■ EXERCISE OBJECTIVE:
From the entries that follow, reproduce exactly and only the lines from the line with "350 | g_q[2] |" to the line with "13 | 0.3302 |", endpoints included.

■ Saved data entries:
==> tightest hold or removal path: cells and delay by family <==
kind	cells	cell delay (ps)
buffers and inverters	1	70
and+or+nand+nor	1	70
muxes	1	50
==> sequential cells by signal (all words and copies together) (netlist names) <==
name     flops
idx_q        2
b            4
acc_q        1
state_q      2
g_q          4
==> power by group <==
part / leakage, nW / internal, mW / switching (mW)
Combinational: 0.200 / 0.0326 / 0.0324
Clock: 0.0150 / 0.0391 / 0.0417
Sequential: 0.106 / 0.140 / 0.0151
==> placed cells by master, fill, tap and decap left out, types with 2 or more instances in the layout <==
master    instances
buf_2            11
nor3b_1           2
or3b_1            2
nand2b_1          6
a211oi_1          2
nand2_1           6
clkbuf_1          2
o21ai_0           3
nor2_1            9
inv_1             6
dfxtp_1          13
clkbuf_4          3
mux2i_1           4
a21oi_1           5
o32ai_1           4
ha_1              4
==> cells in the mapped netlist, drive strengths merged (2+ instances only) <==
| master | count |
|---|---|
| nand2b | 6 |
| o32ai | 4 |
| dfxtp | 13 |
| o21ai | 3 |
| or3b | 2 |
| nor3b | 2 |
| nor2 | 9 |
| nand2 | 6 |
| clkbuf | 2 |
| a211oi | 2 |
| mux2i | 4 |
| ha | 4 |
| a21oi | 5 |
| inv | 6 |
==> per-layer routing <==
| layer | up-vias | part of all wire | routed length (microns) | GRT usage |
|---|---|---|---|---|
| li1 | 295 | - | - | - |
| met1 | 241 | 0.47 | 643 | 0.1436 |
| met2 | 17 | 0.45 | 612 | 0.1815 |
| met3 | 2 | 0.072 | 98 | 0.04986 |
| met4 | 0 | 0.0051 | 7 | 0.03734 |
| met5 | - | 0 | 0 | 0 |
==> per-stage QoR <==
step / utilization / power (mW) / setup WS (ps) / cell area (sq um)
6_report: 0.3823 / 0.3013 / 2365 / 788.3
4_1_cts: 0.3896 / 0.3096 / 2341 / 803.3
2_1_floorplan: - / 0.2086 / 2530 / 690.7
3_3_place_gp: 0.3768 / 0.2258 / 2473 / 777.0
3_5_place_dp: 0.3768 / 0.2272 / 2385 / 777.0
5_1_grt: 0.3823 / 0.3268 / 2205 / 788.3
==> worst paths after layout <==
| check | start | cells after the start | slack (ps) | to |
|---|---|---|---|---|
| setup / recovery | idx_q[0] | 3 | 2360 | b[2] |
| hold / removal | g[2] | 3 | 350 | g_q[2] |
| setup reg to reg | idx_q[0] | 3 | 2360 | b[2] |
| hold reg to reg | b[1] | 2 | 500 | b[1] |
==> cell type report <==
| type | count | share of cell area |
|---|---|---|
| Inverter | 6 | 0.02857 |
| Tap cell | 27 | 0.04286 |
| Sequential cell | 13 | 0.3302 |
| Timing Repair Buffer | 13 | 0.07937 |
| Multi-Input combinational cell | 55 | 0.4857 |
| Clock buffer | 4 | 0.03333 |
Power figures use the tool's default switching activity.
$ cat config.mk
export PLATFORM = sky130hd
export DESIGN_NAME = instruction_sequencer_flat
export DESIGN_NICKNAME = d
export VERILOG_FILES = /design/src/rtl/armaria_isa_pkg.sv /design/src/rtl/instruction_sequencer_if.sv /design/src/rtl/id_classifier.sv /design/src/rtl/instruction_sequencer.sv /design/src/flat_wrapper.sv
export SDC_FILE = /design/constraint.sdc
export NUM_CORES = 1
export LEC_CHECK = 0
export CAP_MARGIN = 25
export CORE_MARGIN = 5
export CORE_UTILIZATION = 51
export CTS_BUF_LIST = sky130_fd_sc_hd__clkbuf_16
export DETAILED_ROUTE_END_ITERATION = 10
export PLACE_DENSITY = 0.89
export SLEW_MARGIN = 25
export SYNTH_ARGS = -nofsm -noshare
export SYNTH_HDL_FRONTEND = slang
export SYNTH_SLANG_ARGS = --single-unit
export TNS_END_PERCENT = 10
$ cat constraint.sdc
create_clock -name clock -period 2.6 [get_ports clock]
set_clock_uncertainty 0.1 [all_clocks]
set_input_delay 0.39 -clock clock [delete_from_list [all_inputs] [get_ports clock]]
set_output_delay 0.39 -clock clock [all_outputs]
set_load 0.01 [all_outputs]
$ cat src/rtl/armaria_isa_pkg.sv
// Shared ISA definitions for the instruction sequencer: ID constants,
// instruction classes and sequencer state encoding.
package armaria_isa_pkg;

    localparam logic [6:0] ID_BUBBLE = 7'd0;
    localparam logic [6:0] ID_RESET  = 7'd100;
    localparam logic [6:0] ID_SWI    = 7'd72;
    localparam logic [6:0] ID_USR    = 7'd74;
    localparam logic [6:0] ID_HALT   = 7'd75;
    localparam logic [6:0] ID_INSW   = 7'd71;

    // Memory-class IDs: one contiguous range plus two isolated IDs.
    localparam logic [6:0] MEM_LO    = 7'd38;
    localparam logic [6:0] MEM_HI    = 7'd55;
    localparam logic [6:0] MEM_X0    = 7'd67;
    localparam logic [6:0] MEM_X1    = 7'd68;

    // Everything from here up to 127 is unassigned.
    localparam logic [6:0] ILLEGAL_LO = 7'd76;

    localparam int RESET_CYCLES_DEF = 4;

    typedef enum logic [2:0] {
        CLS_SIMPLE,
        CLS_MEM,
        CLS_IO,
        CLS_HALT,
        CLS_ILLEGAL
    } id_class_t;

    typedef enum logic [1:0] {
        RST_SEQ,
        FETCH,
        EXEC,
        HALTED
    } seq_state_t;

endpackage

$ cat src/rtl/instruction_sequencer_if.sv
// Decoder handshake and memory request/ack signals of the sequencer.
interface instruction_sequencer_if;
    logic       instr_valid;
    logic [6:0] instr_id;
    logic       instr_ready;
    logic       mem_req;
    logic       mem_ack;

    // Decoder / memory side.
    modport master (
        output instr_valid,
        output instr_id,
        output mem_ack,
        input  instr_ready,
        input  mem_req
    );

    // Sequencer side.
    modport slave (
        input  instr_valid,
        input  instr_id,
        input  mem_ack,
        output instr_ready,
        output mem_req
    );
endinterface

$ cat src/rtl/id_classifier.sv
// Combinational classification of a 7-bit instruction ID.
module id_classifier
    import armaria_isa_pkg::*;
(
    input  logic [6:0] id,
    output id_class_t  cls
);

    // Illegal takes priority; remaining IDs fall through to SIMPLE.
    always_comb begin
        cls = CLS_SIMPLE;
        if (id == ID_BUBBLE || id >= ILLEGAL_LO) begin
            cls = CLS_ILLEGAL;
        end else if ((id >= MEM_LO && id <= MEM_HI) || id == MEM_X0 || id == MEM_X1) begin
            cls = CLS_MEM;
        end else if (id == ID_INSW) begin
            cls = CLS_IO;
        end else if (id == ID_HALT) begin
            cls = CLS_HALT;
        end
    end

endmodule

$ cat src/rtl/instruction_sequencer.sv
// Instruction sequencer: takes decoded IDs from the decoder, drives them to
// the control core for as long as each instruction executes, and tracks
// privilege mode, retire count and illegal-ID occurrences.
//
// state   | meaning
// --------+---------------------------------------------------------------
// RST_SEQ | post-reset hold, ID=100 for RESET_CYCLES cycles
// FETCH   | ready for the next ID, ID=0 bubble
// EXEC    | captured ID driven; waits for mem_ack / io_enter when needed
// HALTED  | stopped after HALT retires, leaves on resume
module instruction_sequencer
    import armaria_isa_pkg::*;
#(
    parameter int RESET_CYCLES = RESET_CYCLES_DEF,
    parameter int COUNT_W      = 32
) (
    input  logic                   clock,
    input  logic                   reset,
    instruction_sequencer_if.slave bus,
    output logic [6:0]             ID,
    output logic                   MODE,
    input  logic                   io_enter,
    input  logic                   resume,
    output logic                   pc_advance,
    output logic                   halted,
    output logic                   illegal_instr,
    output logic [COUNT_W-1:0]     retired_count
);

    localparam int CNT_W = $clog2(RESET_CYCLES + 1);
    localparam logic [CNT_W-1:0] CNT_LOAD = CNT_W'(RESET_CYCLES - 1);

    seq_state_t       state, state_nxt;
    logic [CNT_W-1:0] rst_cnt, cnt_nxt;
    logic [6:0]       id_nxt;
    logic [6:0]       cur_id;
    id_class_t        cur_cls;
    id_class_t        cls_in;
    logic             accept;
    logic             done;

    id_classifier u_classifier (
        .id  (bus.instr_id),
        .cls (cls_in)
    );

    // ID is registered from the next state so it changes on the same edge
    // as the state, giving exactly one cycle from accept to ID.
    always_ff @(posedge clock) begin
        if (!reset) begin
            state         <= RST_SEQ;
            rst_cnt       <= CNT_LOAD;
            ID            <= ID_RESET;
            cur_id        <= ID_BUBBLE;
            cur_cls       <= CLS_SIMPLE;
            MODE          <= 1'b0;
            pc_advance    <= 1'b0;
            illegal_instr <= 1'b0;
            retired_count <= '0;
        end else begin
            state      <= state_nxt;
            rst_cnt    <= cnt_nxt;
            ID         <= id_nxt;
            pc_advance <= done;
            if (accept) begin
                cur_id  <= bus.instr_id;
                cur_cls <= cls_in;
                if (cls_in == CLS_ILLEGAL) begin
                    illegal_instr <= 1'b1;
                end
            end
            if (done) begin
                retired_count <= retired_count + COUNT_W'(1);
                if (cur_id == ID_SWI) begin
                    MODE <= 1'b1;
                end else if (cur_id == ID_USR) begin
                    MODE <= 1'b0;
                end
            end
        end
    end

    // Next-state, next-ID and completion decode.
    always_comb begin
        state_nxt = state;
        cnt_nxt   = rst_cnt;
        id_nxt    = ID;
        accept    = 1'b0;
        done      = 1'b0;
        unique case (state)
            RST_SEQ: begin
                if (rst_cnt == '0) begin
                    state_nxt = FETCH;
                    id_nxt    = ID_BUBBLE;
                end else begin
                    cnt_nxt = rst_cnt - CNT_W'(1);
                end
            end
            FETCH: begin
                if (bus.instr_valid) begin
                    accept    = 1'b1;
                    state_nxt = EXEC;
                    id_nxt    = (cls_in == CLS_ILLEGAL) ? ID_BUBBLE : bus.instr_id;
                end
            end
            EXEC: begin
                case (cur_cls)
                    CLS_MEM: done = bus.mem_ack;
                    CLS_IO:  done = io_enter;
                    default: done = 1'b1;
                endcase
                if (done) begin
                    id_nxt    = ID_BUBBLE;
                    state_nxt = (cur_cls == CLS_HALT) ? HALTED : FETCH;
                end
            end
            HALTED: begin
                if (resume) begin
                    state_nxt = FETCH;
                end
            end
            default: begin
                state_nxt = RST_SEQ;
            end
        endcase
    end

    assign bus.instr_ready = (state == FETCH);
    assign bus.mem_req     = (state == EXEC) && (cur_cls == CLS_MEM);
    assign halted          = (state == HALTED);

endmodule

■ OUTPUT FOR THIS TASK:
| hold / removal | g[2] | 3 | 350 | g_q[2] |
| setup reg to reg | idx_q[0] | 3 | 2360 | b[2] |
| hold reg to reg | b[1] | 2 | 500 | b[1] |
==> cell type report <==
| type | count | share of cell area |
|---|---|---|
| Inverter | 6 | 0.02857 |
| Tap cell | 27 | 0.04286 |
| Sequential cell | 13 | 0.3302 |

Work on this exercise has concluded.